ABOUT THIS TASK: Among the records below, determine how many lines have the word "else" in them; output only the number.

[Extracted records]
*-*-*

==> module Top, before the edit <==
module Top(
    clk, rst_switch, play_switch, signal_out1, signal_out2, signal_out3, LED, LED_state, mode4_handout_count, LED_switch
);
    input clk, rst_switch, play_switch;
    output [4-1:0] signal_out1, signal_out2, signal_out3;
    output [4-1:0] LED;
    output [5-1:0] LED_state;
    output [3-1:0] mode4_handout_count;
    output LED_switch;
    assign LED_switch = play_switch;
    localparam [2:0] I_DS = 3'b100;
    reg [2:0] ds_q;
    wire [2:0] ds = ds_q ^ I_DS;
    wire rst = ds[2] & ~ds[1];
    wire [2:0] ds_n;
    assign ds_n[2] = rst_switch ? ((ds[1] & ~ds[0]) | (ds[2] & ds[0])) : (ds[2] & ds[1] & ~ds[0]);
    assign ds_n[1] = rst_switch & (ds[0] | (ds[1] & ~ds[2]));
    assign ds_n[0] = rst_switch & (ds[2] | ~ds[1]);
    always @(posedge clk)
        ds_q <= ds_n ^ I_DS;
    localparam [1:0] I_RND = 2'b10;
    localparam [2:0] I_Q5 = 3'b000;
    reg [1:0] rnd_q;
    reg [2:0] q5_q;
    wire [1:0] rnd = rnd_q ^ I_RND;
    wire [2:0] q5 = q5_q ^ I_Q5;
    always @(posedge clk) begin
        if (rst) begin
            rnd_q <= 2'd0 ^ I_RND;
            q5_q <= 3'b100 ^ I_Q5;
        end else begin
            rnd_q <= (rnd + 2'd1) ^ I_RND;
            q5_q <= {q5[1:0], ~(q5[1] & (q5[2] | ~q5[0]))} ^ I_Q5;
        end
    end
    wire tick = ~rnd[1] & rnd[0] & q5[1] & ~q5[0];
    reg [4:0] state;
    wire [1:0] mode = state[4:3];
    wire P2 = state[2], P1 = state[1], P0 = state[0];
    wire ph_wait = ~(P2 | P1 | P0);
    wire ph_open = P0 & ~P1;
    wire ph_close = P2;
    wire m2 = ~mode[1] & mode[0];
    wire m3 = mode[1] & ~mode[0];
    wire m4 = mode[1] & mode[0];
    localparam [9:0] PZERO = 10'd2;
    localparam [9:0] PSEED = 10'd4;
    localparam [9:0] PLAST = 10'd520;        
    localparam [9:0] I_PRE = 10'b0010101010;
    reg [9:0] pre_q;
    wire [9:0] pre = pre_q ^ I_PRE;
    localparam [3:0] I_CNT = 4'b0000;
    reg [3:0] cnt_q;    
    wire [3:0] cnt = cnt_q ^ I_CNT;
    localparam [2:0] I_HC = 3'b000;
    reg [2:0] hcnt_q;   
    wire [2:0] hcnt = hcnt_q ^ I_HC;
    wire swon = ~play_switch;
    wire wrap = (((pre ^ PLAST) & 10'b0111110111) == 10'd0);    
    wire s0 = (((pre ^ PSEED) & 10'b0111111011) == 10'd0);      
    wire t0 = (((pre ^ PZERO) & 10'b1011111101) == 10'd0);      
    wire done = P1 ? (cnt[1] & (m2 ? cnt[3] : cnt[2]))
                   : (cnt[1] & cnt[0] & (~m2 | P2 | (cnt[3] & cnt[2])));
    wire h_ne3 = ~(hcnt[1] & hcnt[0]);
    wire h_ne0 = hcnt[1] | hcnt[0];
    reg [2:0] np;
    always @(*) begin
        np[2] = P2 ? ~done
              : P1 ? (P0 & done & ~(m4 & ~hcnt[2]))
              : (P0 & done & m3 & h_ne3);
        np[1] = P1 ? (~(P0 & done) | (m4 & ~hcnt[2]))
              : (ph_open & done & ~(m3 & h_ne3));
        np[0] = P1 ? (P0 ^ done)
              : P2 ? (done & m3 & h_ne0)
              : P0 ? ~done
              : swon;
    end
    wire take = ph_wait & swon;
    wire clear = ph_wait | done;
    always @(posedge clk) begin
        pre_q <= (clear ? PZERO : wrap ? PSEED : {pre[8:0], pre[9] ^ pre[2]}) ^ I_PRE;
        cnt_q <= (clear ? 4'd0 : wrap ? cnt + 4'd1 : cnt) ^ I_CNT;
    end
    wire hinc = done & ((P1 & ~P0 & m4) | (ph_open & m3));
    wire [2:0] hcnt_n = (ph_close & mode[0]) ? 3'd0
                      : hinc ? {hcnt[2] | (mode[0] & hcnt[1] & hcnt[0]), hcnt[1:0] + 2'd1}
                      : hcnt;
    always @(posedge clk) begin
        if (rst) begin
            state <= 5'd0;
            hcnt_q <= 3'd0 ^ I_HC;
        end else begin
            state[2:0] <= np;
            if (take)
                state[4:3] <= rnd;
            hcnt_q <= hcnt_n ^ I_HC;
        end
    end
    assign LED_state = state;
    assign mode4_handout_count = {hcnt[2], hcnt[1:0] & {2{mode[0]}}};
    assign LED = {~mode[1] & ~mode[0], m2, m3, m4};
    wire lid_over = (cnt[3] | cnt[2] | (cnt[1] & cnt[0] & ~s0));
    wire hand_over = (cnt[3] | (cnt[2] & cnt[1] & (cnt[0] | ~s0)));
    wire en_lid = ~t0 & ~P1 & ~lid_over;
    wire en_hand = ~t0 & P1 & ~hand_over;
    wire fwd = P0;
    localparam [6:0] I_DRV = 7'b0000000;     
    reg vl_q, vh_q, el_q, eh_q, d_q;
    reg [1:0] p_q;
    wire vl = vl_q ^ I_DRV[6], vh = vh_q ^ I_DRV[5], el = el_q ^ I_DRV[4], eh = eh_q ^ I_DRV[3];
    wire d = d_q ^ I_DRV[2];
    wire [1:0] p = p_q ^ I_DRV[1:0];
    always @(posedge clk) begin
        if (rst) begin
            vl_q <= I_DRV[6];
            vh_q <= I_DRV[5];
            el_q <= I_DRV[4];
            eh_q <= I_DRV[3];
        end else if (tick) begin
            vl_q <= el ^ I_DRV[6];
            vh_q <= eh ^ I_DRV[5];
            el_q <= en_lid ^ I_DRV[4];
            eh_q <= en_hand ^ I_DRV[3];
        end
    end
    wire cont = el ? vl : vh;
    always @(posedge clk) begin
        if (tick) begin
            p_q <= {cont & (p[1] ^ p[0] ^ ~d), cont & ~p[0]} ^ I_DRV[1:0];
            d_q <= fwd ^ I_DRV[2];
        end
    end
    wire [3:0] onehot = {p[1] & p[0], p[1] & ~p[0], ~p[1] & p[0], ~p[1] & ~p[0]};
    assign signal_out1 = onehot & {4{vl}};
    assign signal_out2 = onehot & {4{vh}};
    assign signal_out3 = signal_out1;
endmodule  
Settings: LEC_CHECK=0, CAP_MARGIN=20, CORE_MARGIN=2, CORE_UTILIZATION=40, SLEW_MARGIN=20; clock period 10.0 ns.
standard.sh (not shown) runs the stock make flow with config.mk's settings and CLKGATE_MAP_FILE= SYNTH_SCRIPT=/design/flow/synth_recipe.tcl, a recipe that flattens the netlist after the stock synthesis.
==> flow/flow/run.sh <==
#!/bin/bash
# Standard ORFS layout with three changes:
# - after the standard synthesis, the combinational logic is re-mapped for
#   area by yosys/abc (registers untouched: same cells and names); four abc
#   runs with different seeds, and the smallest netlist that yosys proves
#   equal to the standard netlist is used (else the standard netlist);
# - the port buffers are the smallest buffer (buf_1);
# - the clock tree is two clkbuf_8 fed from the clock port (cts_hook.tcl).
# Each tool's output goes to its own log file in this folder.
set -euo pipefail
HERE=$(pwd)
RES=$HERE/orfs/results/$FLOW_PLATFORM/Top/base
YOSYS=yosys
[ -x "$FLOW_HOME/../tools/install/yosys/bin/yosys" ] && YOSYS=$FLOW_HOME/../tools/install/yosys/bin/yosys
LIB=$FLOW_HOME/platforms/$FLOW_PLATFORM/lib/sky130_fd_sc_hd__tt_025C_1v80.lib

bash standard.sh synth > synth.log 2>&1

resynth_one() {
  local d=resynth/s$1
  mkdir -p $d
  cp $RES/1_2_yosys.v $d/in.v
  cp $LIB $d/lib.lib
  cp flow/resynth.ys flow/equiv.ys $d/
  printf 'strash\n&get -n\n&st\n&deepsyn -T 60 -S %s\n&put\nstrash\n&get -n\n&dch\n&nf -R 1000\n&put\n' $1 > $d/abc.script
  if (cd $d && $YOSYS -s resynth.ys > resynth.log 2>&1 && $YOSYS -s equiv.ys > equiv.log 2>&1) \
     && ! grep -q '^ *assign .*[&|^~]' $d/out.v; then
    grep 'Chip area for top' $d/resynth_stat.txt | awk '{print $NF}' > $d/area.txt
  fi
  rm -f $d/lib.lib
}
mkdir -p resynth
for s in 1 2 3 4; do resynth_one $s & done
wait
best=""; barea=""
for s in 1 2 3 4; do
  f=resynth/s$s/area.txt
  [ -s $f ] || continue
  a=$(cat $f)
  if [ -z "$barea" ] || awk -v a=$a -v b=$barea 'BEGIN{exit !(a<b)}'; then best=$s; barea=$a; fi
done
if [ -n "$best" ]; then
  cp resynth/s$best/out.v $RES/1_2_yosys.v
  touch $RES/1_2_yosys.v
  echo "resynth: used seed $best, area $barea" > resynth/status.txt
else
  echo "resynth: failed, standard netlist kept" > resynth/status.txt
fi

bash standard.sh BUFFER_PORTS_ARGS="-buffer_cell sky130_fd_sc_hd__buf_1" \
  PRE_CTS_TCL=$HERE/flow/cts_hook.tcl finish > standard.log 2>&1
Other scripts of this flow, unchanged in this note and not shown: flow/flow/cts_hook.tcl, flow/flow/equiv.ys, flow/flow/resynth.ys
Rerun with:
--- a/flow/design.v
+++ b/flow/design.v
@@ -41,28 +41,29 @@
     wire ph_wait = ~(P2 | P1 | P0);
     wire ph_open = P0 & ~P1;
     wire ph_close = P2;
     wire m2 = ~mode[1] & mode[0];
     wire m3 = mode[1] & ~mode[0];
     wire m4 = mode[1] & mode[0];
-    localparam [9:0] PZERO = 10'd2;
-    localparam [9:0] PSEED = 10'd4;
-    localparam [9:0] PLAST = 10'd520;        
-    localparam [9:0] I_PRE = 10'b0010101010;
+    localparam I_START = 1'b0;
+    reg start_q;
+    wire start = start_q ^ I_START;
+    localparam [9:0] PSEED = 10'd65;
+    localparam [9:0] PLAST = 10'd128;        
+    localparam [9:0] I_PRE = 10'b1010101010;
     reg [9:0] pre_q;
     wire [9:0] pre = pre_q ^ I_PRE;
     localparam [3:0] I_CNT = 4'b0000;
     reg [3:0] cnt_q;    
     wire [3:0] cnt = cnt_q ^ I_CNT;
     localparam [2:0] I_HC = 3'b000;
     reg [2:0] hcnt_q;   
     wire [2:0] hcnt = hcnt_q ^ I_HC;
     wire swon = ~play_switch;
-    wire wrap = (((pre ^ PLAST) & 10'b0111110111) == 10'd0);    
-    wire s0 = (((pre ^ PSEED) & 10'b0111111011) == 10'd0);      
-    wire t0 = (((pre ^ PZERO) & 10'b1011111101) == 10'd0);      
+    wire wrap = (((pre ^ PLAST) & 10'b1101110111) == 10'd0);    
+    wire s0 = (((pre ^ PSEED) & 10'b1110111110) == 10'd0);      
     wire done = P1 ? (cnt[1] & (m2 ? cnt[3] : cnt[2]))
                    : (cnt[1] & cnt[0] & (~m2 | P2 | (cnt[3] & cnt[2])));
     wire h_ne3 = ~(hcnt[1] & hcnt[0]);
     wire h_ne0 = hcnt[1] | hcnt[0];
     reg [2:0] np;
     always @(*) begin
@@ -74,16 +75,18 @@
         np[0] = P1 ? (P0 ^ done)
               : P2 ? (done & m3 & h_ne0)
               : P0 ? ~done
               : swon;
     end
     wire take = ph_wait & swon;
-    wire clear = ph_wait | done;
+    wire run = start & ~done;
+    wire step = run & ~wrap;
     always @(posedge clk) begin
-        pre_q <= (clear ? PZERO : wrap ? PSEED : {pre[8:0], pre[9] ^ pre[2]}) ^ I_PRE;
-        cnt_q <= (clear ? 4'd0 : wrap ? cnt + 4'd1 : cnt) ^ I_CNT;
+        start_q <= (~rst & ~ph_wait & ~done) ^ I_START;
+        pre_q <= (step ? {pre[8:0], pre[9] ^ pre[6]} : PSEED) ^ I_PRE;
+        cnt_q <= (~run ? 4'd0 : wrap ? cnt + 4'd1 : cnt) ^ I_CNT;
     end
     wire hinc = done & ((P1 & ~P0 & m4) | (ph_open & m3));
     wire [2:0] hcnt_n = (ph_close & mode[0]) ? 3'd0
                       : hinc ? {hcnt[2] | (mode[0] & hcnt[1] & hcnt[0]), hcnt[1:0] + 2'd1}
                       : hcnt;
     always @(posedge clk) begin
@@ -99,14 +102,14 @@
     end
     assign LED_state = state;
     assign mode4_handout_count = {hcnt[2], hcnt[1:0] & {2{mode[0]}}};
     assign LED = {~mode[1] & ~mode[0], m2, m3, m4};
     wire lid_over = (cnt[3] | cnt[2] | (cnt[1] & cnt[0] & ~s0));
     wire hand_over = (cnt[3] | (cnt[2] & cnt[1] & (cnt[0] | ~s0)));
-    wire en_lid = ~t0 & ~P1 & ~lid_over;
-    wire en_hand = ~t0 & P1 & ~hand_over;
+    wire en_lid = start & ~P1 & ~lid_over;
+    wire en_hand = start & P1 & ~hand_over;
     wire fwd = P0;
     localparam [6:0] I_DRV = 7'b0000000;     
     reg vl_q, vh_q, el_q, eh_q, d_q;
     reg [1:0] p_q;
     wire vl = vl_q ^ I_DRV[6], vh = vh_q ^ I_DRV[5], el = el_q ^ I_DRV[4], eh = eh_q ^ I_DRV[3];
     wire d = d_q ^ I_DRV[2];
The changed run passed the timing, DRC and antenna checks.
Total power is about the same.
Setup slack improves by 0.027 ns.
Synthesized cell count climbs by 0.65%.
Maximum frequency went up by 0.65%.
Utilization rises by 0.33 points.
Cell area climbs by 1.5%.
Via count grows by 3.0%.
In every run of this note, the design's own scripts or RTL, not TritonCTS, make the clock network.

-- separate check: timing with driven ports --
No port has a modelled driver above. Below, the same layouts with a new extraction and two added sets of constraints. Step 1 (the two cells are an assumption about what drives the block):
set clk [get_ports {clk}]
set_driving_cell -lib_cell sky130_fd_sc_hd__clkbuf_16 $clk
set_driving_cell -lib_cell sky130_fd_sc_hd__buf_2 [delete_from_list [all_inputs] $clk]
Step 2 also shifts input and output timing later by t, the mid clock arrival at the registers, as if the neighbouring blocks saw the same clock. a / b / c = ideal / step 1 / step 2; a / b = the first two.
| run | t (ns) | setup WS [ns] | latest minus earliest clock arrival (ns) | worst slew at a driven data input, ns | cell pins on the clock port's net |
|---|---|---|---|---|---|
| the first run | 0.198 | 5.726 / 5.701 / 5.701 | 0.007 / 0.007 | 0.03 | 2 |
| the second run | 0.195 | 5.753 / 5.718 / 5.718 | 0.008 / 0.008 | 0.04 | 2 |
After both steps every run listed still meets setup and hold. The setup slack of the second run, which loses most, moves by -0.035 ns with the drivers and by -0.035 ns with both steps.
This is an optimization exercise on Yosys and OpenROAD, whose aim is small area, a short achievable clock period and few clock cycles per item, not a production implementation. Function was checked by simulation only, so behaviour that the tests miss may differ from the original. Power and IR drop assume default switching activity.

==> flow/design.v, too long to show whole: its modules and the start of the top module <==
// module fmul: 9006 lines
// module fa3: 4 lines
// module ha2: 4 lines
module fmul #(
    parameter pDATA_WIDTH = 64
) (
    input  [(pDATA_WIDTH-1):0]  in_A,
    input  [(pDATA_WIDTH-1):0]  in_B,
    input                       clk,
    input                       rst_n,
    input                       in_valid,
    output [(pDATA_WIDTH-1):0]  result,
    output                      out_valid
);
  // ...
==> flow/flow/run.sh <==
#!/bin/bash
set -euo pipefail
export SETUP_SLACK_MARGIN=6.8
export BUFFER_PORTS_ARGS="-buffer_cell sky130_fd_sc_hd__buf_4"
bash standard.sh > standard.log 2>&1
==> flow/standard.sh <==
#!/bin/bash
# synth_recipe.tcl (not shown) runs the flow's synth.tcl, then flattens the netlist and writes it again
# the make line also repeats each setting of config.mk as NAME=value (left out here)
make -C /OpenROAD-flow-scripts/flow DESIGN_CONFIG=/design/flow/config.mk WORK_HOME=/design/flow/orfs CLKGATE_MAP_FILE= SYNTH_SCRIPT=/design/flow/synth_recipe.tcl "${@:-finish}"
==> flow/config.mk <==
export PLATFORM = sky130hd
export DESIGN_NAME = fmul
export DESIGN_NICKNAME = fmul
export VERILOG_FILES = /design/flow/design.v
export SDC_FILE = /design/flow/constraint.sdc
export NUM_CORES = 8
export LEC_CHECK = 0
export CAP_MARGIN = 20
export CORE_MARGIN = 2
export CORE_UTILIZATION = 55
export CTS_CLUSTER_DIAMETER = 100
export CTS_CLUSTER_SIZE = 24
export SLEW_MARGIN = 20
export SYNTH_HIERARCHICAL = 1
==> flow/constraint.sdc <==
create_clock -name core_clock -period 10.0 [get_ports {clk}]
set_input_delay 2.0000 -clock core_clock [delete_from_list [all_inputs] [get_ports {clk}]]
set_output_delay 2.0000 -clock core_clock [all_outputs]
set_load 0.01 [all_outputs]
==> reports/metrics.csv, run 1 <==
metric,value,unit
initial_utilization,55.3,%
placed_cell_area,0.0972,mm2
clkCellAreaFrac,2.19,%
period_share,34.2,%
numPortBuffers,195,
post-route-drc-count,0,
syn_area_per_cell,10.7,um2
seqPwrFrac,25.1,%
powerComb,26700,uW
busiest_layer,met2,
ant_nets,0,
synth_top_area_cell,dfxtp_1,
largest_reg_flops,531,
whs_endpoint,res7[54]$_DFF_P_,
seq_share,27.1,%
top_layer_used,met5,
hold_viol,0,
top_power_group,combinational logic,
gr-total-overflow,0,
relSlewSlack,24.0,%
gp_congestion,0.977,
status,no timing/DRC/antenna violations,
synth_edf_count,0,
critPathMaxStageDelay,0.45,ns
multiInputGateArea,0.0635,mm2
regArea,0.0274,mm2
peakVddDrop,0.000333,V
syn_inst,8854,
cts-resized-gates,187,
worstPathRequired,10.69,ns
cts.htree.levels,3,
Testbench counts, summed over its fixed seeds: cycles 36,042, items 36,000.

*-*-*

EXERCISE RESULT: 5